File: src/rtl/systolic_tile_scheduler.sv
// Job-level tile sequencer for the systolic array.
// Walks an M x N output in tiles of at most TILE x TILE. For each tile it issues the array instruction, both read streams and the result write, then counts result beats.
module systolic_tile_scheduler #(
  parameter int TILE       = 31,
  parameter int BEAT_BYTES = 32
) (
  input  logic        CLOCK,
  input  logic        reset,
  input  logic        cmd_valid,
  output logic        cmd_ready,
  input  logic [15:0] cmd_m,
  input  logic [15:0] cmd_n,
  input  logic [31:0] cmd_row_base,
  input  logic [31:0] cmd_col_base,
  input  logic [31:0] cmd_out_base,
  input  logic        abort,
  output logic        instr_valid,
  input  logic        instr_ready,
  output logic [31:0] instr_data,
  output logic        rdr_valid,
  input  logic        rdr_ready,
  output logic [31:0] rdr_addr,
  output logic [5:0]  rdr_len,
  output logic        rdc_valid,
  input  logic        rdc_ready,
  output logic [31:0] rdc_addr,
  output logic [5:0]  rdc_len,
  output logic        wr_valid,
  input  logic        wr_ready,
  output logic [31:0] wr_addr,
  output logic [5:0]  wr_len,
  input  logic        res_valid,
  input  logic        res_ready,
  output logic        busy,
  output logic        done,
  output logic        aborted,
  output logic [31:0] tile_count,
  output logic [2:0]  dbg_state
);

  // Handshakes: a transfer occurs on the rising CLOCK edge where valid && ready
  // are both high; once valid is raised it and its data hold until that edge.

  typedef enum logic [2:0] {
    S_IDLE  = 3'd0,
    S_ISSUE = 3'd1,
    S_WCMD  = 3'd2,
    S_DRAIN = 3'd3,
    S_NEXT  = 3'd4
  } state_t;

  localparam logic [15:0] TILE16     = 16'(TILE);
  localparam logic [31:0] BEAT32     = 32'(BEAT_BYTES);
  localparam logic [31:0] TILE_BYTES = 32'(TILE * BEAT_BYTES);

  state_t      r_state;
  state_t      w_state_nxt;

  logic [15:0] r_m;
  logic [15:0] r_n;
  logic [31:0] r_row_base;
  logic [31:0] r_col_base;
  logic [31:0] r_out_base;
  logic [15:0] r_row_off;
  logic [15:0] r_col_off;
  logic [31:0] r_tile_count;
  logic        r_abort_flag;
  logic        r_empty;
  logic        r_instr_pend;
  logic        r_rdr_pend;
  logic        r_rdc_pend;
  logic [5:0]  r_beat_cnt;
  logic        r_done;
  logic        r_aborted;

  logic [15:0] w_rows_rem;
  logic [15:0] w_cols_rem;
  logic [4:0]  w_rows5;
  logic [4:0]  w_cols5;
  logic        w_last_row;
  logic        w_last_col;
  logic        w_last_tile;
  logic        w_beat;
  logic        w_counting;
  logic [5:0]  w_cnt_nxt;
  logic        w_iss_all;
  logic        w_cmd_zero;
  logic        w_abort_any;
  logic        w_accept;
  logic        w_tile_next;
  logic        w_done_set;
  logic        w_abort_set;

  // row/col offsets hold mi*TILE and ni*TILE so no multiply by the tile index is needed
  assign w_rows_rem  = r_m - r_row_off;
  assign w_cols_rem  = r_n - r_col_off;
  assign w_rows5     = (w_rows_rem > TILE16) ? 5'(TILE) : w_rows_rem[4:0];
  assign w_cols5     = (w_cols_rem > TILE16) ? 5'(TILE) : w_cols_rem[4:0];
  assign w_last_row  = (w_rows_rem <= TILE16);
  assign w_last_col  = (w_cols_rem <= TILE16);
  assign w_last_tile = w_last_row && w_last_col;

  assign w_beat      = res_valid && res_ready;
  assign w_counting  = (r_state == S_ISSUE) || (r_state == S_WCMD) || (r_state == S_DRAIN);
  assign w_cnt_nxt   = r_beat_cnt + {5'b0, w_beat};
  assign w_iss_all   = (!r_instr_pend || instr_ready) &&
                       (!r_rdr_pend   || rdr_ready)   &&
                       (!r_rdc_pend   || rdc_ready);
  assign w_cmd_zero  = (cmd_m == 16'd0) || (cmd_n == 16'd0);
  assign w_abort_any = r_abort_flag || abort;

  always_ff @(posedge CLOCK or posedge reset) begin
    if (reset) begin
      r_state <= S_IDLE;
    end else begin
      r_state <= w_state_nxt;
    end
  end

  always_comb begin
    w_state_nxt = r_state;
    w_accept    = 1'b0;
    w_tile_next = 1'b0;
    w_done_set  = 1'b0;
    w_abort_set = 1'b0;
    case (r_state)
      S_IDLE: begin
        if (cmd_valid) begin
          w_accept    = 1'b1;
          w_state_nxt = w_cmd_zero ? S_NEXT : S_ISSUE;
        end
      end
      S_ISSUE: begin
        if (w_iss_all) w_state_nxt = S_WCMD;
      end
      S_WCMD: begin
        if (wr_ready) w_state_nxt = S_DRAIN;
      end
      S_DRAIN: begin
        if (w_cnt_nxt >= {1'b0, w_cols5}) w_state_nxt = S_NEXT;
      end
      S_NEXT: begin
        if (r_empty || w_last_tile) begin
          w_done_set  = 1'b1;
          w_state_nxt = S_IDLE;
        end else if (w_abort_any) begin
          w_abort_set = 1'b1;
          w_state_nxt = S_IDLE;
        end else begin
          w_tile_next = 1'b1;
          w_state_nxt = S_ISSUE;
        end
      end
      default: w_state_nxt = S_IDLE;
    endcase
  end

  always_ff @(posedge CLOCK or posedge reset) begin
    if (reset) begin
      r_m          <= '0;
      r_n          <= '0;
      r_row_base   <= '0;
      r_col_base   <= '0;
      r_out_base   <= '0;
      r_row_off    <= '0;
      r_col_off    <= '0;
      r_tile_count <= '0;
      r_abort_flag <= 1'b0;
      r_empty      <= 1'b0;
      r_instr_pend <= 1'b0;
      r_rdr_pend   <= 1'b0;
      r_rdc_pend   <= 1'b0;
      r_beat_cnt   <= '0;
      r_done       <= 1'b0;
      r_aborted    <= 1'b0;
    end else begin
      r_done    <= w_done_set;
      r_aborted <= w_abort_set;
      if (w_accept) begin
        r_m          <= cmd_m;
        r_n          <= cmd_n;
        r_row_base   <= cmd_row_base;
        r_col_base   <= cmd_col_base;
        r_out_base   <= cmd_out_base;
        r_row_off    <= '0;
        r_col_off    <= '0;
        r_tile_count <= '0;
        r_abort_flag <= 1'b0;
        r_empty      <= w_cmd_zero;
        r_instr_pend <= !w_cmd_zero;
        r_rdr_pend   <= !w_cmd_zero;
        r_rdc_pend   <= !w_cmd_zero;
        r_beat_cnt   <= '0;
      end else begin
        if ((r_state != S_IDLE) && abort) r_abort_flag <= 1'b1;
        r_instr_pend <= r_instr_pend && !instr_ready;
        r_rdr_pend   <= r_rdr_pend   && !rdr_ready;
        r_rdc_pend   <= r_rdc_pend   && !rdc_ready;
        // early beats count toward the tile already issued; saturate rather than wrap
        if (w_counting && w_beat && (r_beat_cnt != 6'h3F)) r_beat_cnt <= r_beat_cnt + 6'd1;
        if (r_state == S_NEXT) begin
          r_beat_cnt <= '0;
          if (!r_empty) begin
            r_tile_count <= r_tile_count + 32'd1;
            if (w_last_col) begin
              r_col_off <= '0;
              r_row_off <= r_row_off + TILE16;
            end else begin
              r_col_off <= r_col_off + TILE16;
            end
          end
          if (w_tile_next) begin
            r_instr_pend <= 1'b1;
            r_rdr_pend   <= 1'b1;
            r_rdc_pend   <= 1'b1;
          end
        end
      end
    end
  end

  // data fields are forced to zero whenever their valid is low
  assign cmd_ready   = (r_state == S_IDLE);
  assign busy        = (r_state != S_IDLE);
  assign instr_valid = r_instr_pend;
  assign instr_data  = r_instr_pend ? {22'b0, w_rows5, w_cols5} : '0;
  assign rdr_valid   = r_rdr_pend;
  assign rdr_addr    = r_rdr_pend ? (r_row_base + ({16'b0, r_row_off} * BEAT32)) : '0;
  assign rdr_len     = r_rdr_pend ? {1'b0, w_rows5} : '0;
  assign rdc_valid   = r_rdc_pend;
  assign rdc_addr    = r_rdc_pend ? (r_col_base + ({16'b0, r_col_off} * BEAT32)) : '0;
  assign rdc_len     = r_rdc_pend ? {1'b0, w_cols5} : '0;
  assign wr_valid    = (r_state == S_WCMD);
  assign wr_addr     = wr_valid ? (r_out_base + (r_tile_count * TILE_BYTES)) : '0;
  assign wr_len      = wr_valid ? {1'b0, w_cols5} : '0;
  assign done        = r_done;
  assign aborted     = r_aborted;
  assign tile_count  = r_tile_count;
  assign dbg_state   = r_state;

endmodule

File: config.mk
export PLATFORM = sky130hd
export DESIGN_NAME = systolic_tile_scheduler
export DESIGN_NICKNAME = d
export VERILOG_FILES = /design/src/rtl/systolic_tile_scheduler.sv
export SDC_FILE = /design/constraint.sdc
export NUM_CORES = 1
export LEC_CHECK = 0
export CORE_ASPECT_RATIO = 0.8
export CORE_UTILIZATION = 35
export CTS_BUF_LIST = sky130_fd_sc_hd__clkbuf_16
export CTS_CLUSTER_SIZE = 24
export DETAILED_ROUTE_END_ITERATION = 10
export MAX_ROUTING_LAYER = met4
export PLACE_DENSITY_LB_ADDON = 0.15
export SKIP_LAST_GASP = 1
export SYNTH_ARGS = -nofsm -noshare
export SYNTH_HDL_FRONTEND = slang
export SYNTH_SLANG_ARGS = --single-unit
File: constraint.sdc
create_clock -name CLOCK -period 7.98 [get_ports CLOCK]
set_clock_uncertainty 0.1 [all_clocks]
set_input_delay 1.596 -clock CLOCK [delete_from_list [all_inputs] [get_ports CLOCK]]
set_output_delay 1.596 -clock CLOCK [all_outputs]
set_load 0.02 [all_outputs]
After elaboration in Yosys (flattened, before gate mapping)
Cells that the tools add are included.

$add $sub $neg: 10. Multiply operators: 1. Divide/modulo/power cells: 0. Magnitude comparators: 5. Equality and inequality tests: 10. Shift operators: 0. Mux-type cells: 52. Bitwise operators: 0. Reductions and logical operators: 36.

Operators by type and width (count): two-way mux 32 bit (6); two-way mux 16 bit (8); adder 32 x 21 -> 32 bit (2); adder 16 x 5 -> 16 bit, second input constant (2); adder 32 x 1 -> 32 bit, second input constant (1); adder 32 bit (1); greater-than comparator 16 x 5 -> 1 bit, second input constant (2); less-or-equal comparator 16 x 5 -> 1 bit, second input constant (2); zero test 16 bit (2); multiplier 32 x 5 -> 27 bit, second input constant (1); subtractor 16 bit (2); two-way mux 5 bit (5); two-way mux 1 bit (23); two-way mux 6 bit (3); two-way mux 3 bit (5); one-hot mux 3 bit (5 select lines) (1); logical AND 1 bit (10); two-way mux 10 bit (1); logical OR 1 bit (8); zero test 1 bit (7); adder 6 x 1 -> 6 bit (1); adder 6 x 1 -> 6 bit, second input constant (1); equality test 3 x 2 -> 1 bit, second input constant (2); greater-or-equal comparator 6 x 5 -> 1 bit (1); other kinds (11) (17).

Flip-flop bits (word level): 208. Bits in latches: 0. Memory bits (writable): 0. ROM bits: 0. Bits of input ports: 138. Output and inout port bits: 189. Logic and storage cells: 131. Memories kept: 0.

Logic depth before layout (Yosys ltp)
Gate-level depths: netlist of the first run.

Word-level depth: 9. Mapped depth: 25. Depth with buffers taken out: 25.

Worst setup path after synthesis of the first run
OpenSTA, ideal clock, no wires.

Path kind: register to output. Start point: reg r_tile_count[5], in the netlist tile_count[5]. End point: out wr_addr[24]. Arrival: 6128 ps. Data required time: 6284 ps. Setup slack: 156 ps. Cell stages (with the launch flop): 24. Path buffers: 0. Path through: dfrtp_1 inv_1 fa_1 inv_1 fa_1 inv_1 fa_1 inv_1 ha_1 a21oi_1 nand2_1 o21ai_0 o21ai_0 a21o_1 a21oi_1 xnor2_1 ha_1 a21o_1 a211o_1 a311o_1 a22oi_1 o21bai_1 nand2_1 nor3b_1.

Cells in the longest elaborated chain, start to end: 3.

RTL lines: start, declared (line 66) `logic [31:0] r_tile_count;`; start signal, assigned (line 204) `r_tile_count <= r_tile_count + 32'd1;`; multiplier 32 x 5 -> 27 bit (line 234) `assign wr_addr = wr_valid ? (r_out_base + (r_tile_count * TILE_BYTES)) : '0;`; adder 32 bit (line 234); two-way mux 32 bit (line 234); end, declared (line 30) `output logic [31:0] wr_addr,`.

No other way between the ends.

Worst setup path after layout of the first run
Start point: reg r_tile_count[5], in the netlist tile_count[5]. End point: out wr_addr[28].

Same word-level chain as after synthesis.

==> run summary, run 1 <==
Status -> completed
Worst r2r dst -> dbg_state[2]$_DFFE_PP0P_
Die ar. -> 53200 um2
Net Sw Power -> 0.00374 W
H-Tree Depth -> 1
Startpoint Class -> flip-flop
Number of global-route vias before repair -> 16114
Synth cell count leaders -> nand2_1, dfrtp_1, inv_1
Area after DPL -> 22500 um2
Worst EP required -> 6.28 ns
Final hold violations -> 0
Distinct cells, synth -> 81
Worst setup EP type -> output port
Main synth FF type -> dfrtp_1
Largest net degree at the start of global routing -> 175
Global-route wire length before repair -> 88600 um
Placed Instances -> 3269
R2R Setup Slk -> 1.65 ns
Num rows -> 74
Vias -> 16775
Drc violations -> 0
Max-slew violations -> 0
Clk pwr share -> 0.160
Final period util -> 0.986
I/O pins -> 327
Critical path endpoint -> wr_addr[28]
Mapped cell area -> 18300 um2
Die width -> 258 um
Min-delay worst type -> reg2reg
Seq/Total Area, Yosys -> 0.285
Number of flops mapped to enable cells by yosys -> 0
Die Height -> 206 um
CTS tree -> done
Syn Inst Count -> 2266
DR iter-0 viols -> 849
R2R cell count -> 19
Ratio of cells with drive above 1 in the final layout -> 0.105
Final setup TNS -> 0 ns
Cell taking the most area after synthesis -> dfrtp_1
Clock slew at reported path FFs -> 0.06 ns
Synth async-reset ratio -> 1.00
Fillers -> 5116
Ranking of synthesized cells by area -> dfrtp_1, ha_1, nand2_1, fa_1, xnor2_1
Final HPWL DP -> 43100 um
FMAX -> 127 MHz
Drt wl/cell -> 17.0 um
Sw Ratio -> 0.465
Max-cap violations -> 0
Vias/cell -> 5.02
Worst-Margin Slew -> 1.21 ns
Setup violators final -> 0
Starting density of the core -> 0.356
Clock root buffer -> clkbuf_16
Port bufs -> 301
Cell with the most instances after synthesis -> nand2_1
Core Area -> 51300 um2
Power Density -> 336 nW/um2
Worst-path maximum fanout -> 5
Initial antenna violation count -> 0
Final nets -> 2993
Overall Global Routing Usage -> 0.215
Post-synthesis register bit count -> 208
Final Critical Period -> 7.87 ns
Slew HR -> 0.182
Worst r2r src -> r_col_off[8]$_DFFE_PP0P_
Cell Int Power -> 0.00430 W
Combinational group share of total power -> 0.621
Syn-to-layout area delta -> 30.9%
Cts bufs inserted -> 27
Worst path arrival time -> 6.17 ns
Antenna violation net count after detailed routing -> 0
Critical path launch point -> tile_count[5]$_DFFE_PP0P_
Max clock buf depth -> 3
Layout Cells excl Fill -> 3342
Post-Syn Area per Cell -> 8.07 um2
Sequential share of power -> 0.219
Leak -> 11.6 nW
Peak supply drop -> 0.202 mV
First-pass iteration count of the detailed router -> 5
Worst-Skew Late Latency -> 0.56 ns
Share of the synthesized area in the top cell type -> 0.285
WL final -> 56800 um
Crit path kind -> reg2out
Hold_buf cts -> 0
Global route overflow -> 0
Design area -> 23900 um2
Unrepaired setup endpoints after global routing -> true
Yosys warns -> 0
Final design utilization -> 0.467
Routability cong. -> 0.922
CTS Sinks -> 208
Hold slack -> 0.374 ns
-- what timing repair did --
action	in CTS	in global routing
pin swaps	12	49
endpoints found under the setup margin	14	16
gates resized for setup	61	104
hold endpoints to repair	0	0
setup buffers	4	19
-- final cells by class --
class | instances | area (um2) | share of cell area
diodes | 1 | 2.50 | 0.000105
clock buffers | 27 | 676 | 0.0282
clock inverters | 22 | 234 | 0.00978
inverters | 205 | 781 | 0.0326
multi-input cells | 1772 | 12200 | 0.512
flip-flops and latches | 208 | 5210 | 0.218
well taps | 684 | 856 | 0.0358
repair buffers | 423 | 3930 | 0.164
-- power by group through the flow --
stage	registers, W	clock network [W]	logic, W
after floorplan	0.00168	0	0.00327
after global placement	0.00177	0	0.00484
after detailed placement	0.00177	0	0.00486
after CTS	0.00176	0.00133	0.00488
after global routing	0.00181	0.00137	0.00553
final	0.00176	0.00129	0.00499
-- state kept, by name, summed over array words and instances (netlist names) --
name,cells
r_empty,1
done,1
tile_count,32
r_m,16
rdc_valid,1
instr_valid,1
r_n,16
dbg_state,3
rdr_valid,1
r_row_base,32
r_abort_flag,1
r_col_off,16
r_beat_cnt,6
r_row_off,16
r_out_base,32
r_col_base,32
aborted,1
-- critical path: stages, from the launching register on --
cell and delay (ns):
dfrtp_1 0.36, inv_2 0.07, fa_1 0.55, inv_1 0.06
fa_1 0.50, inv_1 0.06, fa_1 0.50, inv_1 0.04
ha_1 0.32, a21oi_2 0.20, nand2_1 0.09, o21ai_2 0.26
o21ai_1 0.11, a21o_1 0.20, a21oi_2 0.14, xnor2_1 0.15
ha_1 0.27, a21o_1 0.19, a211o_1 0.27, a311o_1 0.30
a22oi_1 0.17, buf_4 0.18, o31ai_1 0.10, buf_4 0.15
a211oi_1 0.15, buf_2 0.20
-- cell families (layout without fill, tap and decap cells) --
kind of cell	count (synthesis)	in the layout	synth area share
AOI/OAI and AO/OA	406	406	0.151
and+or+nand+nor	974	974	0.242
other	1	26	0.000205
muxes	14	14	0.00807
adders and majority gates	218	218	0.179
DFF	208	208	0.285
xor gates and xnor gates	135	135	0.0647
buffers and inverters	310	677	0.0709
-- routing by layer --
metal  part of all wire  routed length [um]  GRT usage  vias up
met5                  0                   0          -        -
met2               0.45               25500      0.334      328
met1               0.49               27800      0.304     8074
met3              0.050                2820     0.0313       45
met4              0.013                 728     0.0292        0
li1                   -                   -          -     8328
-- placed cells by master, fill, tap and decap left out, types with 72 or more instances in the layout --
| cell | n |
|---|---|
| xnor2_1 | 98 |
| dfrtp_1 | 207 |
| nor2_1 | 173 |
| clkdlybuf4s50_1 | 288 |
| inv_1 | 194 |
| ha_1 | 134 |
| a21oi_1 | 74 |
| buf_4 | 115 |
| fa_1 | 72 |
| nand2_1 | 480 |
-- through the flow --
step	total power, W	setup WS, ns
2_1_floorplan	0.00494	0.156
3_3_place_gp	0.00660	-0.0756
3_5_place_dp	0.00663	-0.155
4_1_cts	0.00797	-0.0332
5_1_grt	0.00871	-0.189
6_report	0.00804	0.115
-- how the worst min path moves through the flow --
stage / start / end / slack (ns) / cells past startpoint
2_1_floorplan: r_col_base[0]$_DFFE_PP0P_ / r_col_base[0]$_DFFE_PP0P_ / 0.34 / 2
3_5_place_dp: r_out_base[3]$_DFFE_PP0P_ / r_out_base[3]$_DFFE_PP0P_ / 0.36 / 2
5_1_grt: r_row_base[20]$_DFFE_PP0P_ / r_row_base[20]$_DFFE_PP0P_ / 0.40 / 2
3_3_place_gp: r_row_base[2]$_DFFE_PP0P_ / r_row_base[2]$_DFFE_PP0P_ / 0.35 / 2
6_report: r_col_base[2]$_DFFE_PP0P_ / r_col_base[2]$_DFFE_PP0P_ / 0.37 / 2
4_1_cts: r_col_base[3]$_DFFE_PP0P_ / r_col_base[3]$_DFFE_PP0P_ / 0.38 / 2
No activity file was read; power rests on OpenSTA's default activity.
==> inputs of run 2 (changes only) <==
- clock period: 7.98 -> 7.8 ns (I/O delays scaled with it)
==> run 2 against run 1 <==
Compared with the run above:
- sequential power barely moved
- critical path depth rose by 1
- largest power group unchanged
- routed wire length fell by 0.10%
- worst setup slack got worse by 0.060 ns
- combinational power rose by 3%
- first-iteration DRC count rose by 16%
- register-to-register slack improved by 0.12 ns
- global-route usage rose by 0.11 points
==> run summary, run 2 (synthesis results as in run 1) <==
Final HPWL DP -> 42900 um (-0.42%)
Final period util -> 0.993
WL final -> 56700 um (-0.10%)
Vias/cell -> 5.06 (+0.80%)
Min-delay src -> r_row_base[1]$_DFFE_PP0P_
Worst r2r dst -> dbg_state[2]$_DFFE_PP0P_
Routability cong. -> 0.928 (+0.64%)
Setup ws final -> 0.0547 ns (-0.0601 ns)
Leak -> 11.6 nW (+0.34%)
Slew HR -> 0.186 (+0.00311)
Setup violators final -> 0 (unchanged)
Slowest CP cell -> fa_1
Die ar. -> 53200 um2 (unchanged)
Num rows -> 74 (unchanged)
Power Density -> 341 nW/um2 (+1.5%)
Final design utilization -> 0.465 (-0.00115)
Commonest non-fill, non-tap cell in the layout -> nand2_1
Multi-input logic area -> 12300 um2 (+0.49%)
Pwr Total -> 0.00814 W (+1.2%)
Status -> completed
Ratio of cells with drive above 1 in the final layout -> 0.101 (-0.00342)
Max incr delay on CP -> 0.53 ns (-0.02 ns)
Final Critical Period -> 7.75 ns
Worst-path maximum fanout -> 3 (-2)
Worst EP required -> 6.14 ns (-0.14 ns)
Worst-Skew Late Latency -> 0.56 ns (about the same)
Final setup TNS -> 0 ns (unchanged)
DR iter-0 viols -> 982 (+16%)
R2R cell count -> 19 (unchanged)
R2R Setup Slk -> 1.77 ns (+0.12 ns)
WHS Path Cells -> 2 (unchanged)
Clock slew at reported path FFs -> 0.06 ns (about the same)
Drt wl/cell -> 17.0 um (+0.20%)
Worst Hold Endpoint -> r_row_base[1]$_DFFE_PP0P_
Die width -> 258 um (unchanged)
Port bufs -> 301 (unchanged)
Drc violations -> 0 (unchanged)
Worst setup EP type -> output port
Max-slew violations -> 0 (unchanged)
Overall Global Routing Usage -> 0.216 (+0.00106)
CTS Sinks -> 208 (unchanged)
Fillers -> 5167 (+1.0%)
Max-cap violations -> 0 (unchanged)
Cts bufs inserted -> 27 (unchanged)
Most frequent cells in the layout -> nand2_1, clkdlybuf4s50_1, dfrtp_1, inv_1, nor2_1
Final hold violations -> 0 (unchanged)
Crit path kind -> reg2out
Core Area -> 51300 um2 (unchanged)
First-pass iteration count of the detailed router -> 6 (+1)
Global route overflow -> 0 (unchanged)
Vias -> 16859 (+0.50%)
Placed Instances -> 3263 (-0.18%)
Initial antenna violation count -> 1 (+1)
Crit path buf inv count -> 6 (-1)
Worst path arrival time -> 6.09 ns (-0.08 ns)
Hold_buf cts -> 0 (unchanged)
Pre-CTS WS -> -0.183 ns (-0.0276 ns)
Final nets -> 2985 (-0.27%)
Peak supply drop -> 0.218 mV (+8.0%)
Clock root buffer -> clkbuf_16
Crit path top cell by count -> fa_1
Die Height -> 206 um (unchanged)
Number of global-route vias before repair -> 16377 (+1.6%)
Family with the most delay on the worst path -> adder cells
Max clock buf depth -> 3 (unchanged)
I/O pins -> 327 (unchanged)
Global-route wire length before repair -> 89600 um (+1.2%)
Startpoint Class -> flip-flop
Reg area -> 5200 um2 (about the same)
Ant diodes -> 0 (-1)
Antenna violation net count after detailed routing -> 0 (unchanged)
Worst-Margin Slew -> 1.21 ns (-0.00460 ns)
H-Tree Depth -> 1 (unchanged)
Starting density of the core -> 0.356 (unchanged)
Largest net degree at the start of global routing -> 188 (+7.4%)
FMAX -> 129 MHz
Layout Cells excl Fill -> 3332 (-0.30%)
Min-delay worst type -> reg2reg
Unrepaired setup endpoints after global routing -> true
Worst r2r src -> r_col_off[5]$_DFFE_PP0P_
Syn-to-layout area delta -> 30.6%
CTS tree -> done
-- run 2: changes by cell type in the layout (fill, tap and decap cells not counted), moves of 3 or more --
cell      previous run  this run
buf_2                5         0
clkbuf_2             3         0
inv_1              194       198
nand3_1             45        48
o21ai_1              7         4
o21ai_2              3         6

————————

● **INSTRUCTIONS FOR THE TASK**
The line containing "Worst-Margin Slew -> 1.21 ns (-0.00460 ns)" marks the start. Reproduce it and all lines after it through the end of the listing, exactly and alone.

● **RESULT OF THE EXERCISE**
Worst-Margin Slew -> 1.21 ns (-0.00460 ns)
H-Tree Depth -> 1 (unchanged)
Starting density of the core -> 0.356 (unchanged)
Largest net degree at the start of global routing -> 188 (+7.4%)
FMAX -> 129 MHz
Layout Cells excl Fill -> 3332 (-0.30%)
Min-delay worst type -> reg2reg
Unrepaired setup endpoints after global routing -> true
Worst r2r src -> r_col_off[5]$_DFFE_PP0P_
Syn-to-layout area delta -> 30.6%
CTS tree -> done
-- run 2: changes by cell type in the layout (fill, tap and decap cells not counted), moves of 3 or more --
cell      previous run  this run
buf_2                5         0
clkbuf_2             3         0
inv_1              194       198
nand3_1             45        48
o21ai_1              7         4
o21ai_2              3         6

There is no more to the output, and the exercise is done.